▸ What you will do:
Within the entries below, the lines from the one with "power groups by" through the one with "compound gates | 1 | 0.17" are to be set down exactly, both ends kept.

Supplied material START

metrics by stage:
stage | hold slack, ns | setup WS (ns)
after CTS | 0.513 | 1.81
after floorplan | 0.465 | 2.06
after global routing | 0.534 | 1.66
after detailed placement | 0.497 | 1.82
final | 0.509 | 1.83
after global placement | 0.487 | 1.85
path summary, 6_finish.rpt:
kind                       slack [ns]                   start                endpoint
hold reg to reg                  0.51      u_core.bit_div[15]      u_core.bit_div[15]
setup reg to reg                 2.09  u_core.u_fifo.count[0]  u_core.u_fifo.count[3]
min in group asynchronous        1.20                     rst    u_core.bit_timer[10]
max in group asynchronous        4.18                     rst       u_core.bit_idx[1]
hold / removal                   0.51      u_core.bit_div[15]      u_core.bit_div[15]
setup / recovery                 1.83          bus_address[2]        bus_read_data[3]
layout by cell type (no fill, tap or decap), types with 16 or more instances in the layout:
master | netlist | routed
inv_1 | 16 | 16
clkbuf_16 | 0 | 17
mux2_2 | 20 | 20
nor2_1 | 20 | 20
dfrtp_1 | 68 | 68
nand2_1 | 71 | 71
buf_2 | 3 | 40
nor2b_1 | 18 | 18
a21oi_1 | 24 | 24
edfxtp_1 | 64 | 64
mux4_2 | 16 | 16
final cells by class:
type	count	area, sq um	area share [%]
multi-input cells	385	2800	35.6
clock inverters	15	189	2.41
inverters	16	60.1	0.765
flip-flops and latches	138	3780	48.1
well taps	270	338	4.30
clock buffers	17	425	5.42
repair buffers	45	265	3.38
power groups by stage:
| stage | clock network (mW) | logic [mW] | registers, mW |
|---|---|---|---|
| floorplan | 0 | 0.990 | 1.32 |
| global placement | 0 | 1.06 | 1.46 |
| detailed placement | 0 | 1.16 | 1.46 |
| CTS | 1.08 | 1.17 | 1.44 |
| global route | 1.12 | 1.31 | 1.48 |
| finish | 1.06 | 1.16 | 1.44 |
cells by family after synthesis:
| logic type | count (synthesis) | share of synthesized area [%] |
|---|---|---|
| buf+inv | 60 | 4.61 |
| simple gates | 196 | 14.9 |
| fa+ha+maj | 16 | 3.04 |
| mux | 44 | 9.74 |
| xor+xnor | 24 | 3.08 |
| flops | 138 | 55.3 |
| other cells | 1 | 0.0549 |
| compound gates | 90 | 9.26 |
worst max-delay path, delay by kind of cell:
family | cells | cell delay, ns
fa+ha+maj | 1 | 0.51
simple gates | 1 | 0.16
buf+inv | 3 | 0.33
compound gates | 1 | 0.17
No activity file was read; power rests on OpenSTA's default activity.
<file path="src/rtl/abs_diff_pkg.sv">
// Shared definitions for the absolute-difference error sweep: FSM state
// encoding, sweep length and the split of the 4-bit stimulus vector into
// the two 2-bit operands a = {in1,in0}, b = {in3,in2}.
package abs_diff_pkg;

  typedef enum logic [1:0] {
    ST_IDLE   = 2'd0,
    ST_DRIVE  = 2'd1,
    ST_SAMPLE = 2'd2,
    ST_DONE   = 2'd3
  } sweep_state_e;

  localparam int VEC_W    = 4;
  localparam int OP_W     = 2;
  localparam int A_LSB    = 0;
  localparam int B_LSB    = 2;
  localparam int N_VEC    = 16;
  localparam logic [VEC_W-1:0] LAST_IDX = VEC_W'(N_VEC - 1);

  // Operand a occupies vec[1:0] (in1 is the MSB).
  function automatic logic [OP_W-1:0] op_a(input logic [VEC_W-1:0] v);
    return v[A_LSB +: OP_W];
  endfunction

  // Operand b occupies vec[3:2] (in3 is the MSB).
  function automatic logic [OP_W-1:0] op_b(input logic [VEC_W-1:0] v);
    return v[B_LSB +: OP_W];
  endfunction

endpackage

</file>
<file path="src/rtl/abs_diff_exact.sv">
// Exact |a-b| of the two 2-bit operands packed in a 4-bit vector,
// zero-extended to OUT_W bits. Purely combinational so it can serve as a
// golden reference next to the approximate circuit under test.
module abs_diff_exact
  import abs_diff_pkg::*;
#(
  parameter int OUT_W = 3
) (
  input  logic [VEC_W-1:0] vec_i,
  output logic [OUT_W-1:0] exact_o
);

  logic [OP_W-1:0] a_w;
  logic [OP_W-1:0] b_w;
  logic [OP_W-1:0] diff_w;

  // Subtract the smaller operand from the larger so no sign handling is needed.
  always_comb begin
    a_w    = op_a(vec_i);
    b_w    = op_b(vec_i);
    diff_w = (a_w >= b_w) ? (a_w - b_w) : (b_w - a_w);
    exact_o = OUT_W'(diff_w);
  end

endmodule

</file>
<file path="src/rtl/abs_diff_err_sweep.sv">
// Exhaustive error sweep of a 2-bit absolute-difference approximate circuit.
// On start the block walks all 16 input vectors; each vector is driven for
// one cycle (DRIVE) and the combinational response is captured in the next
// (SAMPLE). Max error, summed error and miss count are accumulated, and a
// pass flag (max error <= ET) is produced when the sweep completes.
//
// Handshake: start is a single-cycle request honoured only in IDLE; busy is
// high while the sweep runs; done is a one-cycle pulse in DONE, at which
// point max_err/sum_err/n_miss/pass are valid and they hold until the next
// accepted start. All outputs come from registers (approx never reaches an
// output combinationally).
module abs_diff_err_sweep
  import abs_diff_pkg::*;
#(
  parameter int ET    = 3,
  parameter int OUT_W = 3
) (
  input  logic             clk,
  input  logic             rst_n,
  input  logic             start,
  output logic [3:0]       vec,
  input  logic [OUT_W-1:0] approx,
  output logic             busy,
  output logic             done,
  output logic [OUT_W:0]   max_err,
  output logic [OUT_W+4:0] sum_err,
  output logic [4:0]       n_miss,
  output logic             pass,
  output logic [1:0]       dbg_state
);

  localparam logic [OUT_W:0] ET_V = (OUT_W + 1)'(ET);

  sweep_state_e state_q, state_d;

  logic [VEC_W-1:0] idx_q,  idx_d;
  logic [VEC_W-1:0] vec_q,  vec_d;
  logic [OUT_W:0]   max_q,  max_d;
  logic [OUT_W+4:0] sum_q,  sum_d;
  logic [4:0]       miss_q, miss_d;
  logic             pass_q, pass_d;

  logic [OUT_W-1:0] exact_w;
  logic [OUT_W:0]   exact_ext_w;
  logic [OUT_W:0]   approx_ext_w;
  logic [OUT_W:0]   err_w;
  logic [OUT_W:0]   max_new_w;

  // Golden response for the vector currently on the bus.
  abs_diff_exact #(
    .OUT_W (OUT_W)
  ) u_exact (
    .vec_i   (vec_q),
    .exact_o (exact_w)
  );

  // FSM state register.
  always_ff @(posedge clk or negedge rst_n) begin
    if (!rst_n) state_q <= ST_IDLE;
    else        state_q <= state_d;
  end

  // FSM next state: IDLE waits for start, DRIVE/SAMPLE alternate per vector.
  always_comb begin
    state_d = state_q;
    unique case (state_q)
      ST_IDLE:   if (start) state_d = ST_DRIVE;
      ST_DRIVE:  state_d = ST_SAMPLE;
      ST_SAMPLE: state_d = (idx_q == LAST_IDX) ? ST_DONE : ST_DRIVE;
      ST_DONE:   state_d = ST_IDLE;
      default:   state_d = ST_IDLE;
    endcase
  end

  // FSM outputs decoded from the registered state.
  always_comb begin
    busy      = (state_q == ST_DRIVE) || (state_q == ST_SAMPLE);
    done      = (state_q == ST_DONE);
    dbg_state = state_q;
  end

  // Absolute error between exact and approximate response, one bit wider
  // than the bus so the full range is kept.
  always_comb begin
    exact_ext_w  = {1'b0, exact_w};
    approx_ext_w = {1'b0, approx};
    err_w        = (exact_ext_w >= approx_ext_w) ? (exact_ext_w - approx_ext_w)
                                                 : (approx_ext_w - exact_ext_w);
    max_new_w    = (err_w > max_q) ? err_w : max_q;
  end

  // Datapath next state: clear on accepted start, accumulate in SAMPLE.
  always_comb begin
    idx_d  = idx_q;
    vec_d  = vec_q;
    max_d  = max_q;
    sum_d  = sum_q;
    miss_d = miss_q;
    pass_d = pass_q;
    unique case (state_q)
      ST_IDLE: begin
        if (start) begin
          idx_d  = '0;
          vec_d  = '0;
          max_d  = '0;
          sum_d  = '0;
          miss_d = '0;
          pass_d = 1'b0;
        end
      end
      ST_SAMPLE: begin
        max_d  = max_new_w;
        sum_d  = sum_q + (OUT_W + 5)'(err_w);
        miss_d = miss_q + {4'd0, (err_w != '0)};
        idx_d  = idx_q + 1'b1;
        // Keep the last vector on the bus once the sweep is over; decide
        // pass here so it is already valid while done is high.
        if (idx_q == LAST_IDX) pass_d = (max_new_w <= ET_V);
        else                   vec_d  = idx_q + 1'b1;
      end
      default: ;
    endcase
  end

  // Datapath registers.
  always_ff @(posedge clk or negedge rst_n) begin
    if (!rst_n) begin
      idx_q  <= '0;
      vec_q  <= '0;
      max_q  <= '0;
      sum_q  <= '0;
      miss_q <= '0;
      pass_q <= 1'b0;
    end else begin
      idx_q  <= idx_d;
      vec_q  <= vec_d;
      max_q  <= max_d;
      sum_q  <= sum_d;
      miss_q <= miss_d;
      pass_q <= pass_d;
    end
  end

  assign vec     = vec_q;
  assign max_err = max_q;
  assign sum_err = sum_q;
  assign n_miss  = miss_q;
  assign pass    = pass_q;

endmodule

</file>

Supplied material END

▸ Final answer:
power groups by stage:
| stage | clock network (mW) | logic [mW] | registers, mW |
|---|---|---|---|
| floorplan | 0 | 0.990 | 1.32 |
| global placement | 0 | 1.06 | 1.46 |
| detailed placement | 0 | 1.16 | 1.46 |
| CTS | 1.08 | 1.17 | 1.44 |
| global route | 1.12 | 1.31 | 1.48 |
| finish | 1.06 | 1.16 | 1.44 |
cells by family after synthesis:
| logic type | count (synthesis) | share of synthesized area [%] |
|---|---|---|
| buf+inv | 60 | 4.61 |
| simple gates | 196 | 14.9 |
| fa+ha+maj | 16 | 3.04 |
| mux | 44 | 9.74 |
| xor+xnor | 24 | 3.08 |
| flops | 138 | 55.3 |
| other cells | 1 | 0.0549 |
| compound gates | 90 | 9.26 |
worst max-delay path, delay by kind of cell:
family | cells | cell delay, ns
fa+ha+maj | 1 | 0.51
simple gates | 1 | 0.16
buf+inv | 3 | 0.33
compound gates | 1 | 0.17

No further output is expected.